Topics on Variable Selection in High-Dimensional Data
Open Access
- Author:
- Wang, Jia
- Graduate Program:
- Statistics
- Degree:
- Doctor of Philosophy
- Document Type:
- Dissertation
- Date of Defense:
- May 27, 2021
- Committee Members:
- Lingzhou Xue, Major Field Member
David Hunter, Major Field Member
Rongling Wu, Outside Unit & Field Member
Runze Li, Chair & Dissertation Advisor
Ephraim Hanks, Program Head/Chair - Keywords:
- Bayesian variable selection
High-dimensional data
Network analysis
Partially linear model
Time-varying network model - Abstract:
- Variable selection has been extensively studied in the last few decades as it provides a principled solution to high dimensionality arising in a broad spectrum of real applications, such as bioinformatics, health studies, social science and econometrics.
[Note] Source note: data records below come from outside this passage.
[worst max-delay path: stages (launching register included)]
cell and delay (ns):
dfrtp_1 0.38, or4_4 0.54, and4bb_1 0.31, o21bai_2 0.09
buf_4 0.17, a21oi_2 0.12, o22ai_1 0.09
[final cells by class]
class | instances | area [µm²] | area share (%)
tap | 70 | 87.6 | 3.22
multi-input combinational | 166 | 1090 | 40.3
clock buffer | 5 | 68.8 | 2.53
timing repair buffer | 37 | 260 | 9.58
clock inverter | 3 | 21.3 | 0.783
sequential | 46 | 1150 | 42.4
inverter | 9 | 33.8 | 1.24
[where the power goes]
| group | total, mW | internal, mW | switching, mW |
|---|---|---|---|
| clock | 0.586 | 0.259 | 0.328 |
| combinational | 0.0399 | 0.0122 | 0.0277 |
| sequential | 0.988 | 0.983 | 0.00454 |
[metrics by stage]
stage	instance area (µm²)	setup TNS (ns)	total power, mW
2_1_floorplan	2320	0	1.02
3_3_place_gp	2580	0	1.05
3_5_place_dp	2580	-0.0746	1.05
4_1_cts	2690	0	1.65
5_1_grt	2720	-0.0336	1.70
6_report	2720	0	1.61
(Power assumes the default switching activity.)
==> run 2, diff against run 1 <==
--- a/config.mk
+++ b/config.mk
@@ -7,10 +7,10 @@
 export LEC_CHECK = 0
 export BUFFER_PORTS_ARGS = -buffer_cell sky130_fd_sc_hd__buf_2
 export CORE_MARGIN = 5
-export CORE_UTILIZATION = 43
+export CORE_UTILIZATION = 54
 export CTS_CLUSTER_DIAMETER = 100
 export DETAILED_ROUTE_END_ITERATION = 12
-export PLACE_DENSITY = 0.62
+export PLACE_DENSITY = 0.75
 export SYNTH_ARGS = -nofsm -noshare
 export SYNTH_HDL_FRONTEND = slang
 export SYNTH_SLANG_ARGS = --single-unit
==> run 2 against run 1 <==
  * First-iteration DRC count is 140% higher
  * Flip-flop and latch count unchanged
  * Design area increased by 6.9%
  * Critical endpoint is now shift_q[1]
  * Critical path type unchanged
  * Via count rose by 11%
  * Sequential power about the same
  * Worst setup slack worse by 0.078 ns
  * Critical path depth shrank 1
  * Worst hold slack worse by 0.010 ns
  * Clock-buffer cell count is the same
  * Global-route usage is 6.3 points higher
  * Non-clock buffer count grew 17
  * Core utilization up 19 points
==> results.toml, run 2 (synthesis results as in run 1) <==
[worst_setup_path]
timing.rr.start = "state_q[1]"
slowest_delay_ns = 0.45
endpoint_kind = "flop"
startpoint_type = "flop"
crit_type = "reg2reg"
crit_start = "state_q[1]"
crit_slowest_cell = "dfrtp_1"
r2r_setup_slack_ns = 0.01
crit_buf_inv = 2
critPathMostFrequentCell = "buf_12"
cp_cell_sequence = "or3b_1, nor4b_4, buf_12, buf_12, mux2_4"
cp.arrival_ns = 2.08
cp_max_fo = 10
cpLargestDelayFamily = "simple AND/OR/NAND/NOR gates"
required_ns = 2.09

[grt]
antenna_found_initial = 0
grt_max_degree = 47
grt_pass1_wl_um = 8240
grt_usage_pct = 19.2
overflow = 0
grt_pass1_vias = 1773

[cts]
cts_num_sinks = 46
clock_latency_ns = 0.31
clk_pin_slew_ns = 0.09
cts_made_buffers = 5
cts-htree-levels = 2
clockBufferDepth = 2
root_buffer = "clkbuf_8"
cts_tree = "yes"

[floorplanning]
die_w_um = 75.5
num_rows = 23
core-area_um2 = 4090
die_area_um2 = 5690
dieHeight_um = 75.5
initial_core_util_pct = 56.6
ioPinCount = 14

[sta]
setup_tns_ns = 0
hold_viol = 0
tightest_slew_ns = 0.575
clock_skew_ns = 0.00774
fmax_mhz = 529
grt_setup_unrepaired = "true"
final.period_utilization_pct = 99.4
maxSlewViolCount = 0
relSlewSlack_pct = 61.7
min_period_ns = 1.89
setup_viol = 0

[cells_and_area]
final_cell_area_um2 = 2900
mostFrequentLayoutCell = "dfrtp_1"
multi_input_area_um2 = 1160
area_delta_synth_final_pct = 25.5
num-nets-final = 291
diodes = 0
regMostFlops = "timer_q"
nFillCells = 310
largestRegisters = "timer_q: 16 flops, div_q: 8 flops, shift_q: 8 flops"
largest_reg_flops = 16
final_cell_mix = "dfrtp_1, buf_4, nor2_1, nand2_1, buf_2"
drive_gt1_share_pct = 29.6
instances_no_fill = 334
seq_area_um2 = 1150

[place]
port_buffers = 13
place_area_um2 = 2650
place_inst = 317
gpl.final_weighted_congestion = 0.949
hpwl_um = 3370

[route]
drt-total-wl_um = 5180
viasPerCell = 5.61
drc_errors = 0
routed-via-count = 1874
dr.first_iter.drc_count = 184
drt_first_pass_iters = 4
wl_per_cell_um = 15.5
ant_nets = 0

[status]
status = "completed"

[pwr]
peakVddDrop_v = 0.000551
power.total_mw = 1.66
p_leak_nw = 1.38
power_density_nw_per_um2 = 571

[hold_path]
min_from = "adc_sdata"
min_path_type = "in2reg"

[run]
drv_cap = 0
**config.mk**
```make
export PLATFORM = sky130hd
export DESIGN_NAME = i2c_sensor_poller
export DESIGN_NICKNAME = d
export VERILOG_FILES = /design/src/rtl/i2c_sensor_poller.sv
export SDC_FILE = /design/constraint.sdc
export NUM_CORES = 1
export LEC_CHECK = 0
export ABC_AREA = 1
export BUFFER_PORTS_ARGS = -buffer_cell sky130_fd_sc_hd__buf_2
export CAP_MARGIN = 30
export CORE_ASPECT_RATIO = 1.2
export CORE_MARGIN = 2
export CORE_UTILIZATION = 33
export DETAILED_ROUTE_END_ITERATION = 8
export HOLD_SLACK_MARGIN = 0.03
export PLACE_DENSITY = 0.5
export SETUP_SLACK_MARGIN = 0.3
export SLEW_MARGIN = 20
export SYNTH_ARGS = -nofsm -noshare
export SYNTH_HDL_FRONTEND = slang
export SYNTH_SLANG_ARGS = --single-unit
```
**constraint.sdc**
```tcl
create_clock -name i_clk -period 3.4 [get_ports i_clk]
set_clock_uncertainty 0.05 [all_clocks]
set_input_delay 0.51 -clock i_clk [delete_from_list [all_inputs] [get_ports i_clk]]
set_output_delay 0.51 -clock i_clk [all_outputs]
set_load 0.01 [all_outputs]
```
===== config.mk =====
export PLATFORM = sky130hd
export DESIGN_NAME = crc5_check
export DESIGN_NICKNAME = d
export VERILOG_FILES = /design/src/rtl/crc5_check.sv
export SDC_FILE = /design/constraint.sdc
export NUM_CORES = 1
export LEC_CHECK = 0
export ABC_AREA = 0
export CAP_MARGIN = 10
export CORE_ASPECT_RATIO = 1.1
export CORE_UTILIZATION = 60
export DETAILED_ROUTE_END_ITERATION = 8
export DONT_BUFFER_PORTS = 1
export GPL_ROUTABILITY_DRIVEN = 0
export PLACE_DENSITY_LB_ADDON = 0.15
export SYNTH_ARGS = -nofsm -noshare
export SYNTH_HDL_FRONTEND = slang
export SYNTH_SLANG_ARGS = --single-unit
export TNS_END_PERCENT = 100

===== constraint.sdc =====
create_clock -name clk -period 2.92 [get_ports clk]
set_input_delay 0.292 -clock clk [delete_from_list [all_inputs] [get_ports clk]]
set_output_delay 0.292 -clock clk [all_outputs]
set_load 0.02 [all_outputs]

===== src/rtl/crc5_check.sv =====
// CRC5 codeword checker: recomputes CRC5 (x^5+x^2+1) over a 64-bit payload, one byte per cycle.
// Optional mismatch counter port err_cnt is enabled by defining CRC5_CHK_ERRCNT_EN.
module crc5_check (
    input  logic        clk,
    input  logic        rst,
    input  logic        in_valid,
    output logic        in_ready,
    input  logic [63:0] data_in,
    input  logic [4:0]  crc_in,
    output logic        out_valid,
    input  logic        out_ready,
    output logic        crc_ok,
    output logic [4:0]  crc_calc
`ifdef CRC5_CHK_ERRCNT_EN
    ,output logic [7:0] err_cnt
`endif
);

    localparam int unsigned DATA_W = 64;
    localparam int unsigned CRC_W  = 5;
    localparam int unsigned BYTE_W = 8;
    localparam int unsigned CNT_W  = 3;
    localparam logic [CRC_W-1:0] POLY = 5'h05;
    localparam logic [CNT_W-1:0] LAST_BYTE = 3'd7;

    localparam logic [1:0] ST_IDLE = 2'd0;
    localparam logic [1:0] ST_CALC = 2'd1;
    localparam logic [1:0] ST_DONE = 2'd2;

    logic [1:0]        r_state;
    logic [1:0]        w_state_nxt;
    logic [DATA_W-1:0] r_data;
    logic [CRC_W-1:0]  r_crc_in;
    logic [CRC_W-1:0]  r_lfsr;
    logic [CRC_W-1:0]  w_lfsr_nxt;
    logic [CNT_W-1:0]  r_byte_cnt;
    logic              r_in_ready;
    logic              r_out_valid;
    logic              r_crc_ok;
    logic [CRC_W-1:0]  r_crc_calc;

    // MSB-first serial CRC step applied to all 8 bits of one byte
    function automatic logic [CRC_W-1:0] crc5_byte(input logic [CRC_W-1:0] c,
                                                   input logic [BYTE_W-1:0] d);
        logic [CRC_W-1:0]  r;
        logic [BYTE_W-1:0] dd;
        logic              fb;
        r  = c;
        dd = d;
        for (int i = 0; i < 8; i++) begin
            fb = r[CRC_W-1] ^ dd[BYTE_W-1];
            r  = {r[CRC_W-2:0], 1'b0} ^ (fb ? POLY : CRC_W'(0));
            dd = {dd[BYTE_W-2:0], 1'b0};
        end
        return r;
    endfunction

    assign w_lfsr_nxt = crc5_byte(r_lfsr, r_data[DATA_W-1 -: BYTE_W]);

    always_ff @(posedge clk) begin
        if (!rst) begin
            r_state <= ST_IDLE;
        end else begin
            r_state <= w_state_nxt;
        end
    end

    always_comb begin
        w_state_nxt = r_state;
        case (r_state)
            ST_IDLE: if (in_valid)                  w_state_nxt = ST_CALC;
            ST_CALC: if (r_byte_cnt == LAST_BYTE)   w_state_nxt = ST_DONE;
            ST_DONE: if (out_ready)                 w_state_nxt = ST_IDLE;
            default:                                w_state_nxt = ST_IDLE;
        endcase
    end

    // Datapath: payload is shifted left so the current byte is always at the top
    always_ff @(posedge clk) begin
        if (!rst) begin
            r_data      <= '0;
            r_crc_in    <= '0;
            r_lfsr      <= '0;
            r_byte_cnt  <= '0;
            r_in_ready  <= 1'b1;
            r_out_valid <= 1'b0;
            r_crc_ok    <= 1'b0;
            r_crc_calc  <= '0;
        end else begin
            r_in_ready  <= (w_state_nxt == ST_IDLE);
            r_out_valid <= (w_state_nxt == ST_DONE);
            case (r_state)
                ST_IDLE: begin
                    if (in_valid) begin
                        r_data     <= data_in;
                        r_crc_in   <= crc_in;
                        r_lfsr     <= '0;
                        r_byte_cnt <= '0;
                    end
                end
                ST_CALC: begin
                    r_lfsr     <= w_lfsr_nxt;
                    r_data     <= {r_data[DATA_W-BYTE_W-1:0], BYTE_W'(0)};
                    r_byte_cnt <= r_byte_cnt + CNT_W'(1);
                    if (r_byte_cnt == LAST_BYTE) begin
                        r_crc_calc <= w_lfsr_nxt;
                        r_crc_ok   <= (w_lfsr_nxt == r_crc_in);
                    end
                end
                default: ;
            endcase
        end
    end

    assign in_ready  = r_in_ready;
    assign out_valid = r_out_valid;
    assign crc_ok    = r_crc_ok;
    assign crc_calc  = r_crc_calc;

`ifdef CRC5_CHK_ERRCNT_EN
    logic [7:0] r_err_cnt;

    // Counts failed results on their consuming handshake, saturating at 8'hFF
    always_ff @(posedge clk) begin
        if (!rst) begin
            r_err_cnt <= '0;
        end else if ((r_state == ST_DONE) && out_ready && !r_crc_ok && (r_err_cnt != 8'hFF)) begin
            r_err_cnt <= r_err_cnt + 8'd1;
        end
    end

    assign err_cnt = r_err_cnt;
`endif

endmodule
This dissertation is concerned with variable selection for ultrahigh-dimensional data when the dimension is allowed to grow with the sample size or the network size at an exponential rate. We propose new Bayesian approaches to selecting variables under several model frameworks, including (1) partially linear models (2) static social network models with degree heterogeneity and (3) time-varying network models. Firstly for partially linear models, we develop a procedure which employs the difference-based method to reduce the impact from the estimation of the nonparametric component, and incorporates Bayesian subset modeling with diffusing prior (BSM-DP) to shrink the corresponding estimator in the linear component. Secondly, a class of network models where the connection probability depends on ultrahigh-dimensional nodal covariates (homophily) and node-specific popularity (degree heterogeneity) is considered. We propose a Bayesian method to select nodal features in both dense and sparse networks under a relaxed assumption on popularity parameters. To alleviate the computational burden for large sparse networks, we particularly develop another working model in which parameters are updated based on a dense sub-graph at each step. Lastly, we extend the static model to time-varying cases, where the connection probability at time t is modeled based on observed nodal attributes at time t and node-specific continuous-time baseline functions evaluated at time t. Those Bayesian proposals are shown to be analogous to a mixture of L0 and L2 penalized methods and work well in the setting of highly correlated predictors. Corresponding model selection consistency is studied for all aforementioned models, in the sense that the probability of the true model being selected converges to one asymptotically. The finite sample performance of the proposed models is further examined by simulation studies and analyses on social-media and financial datasets.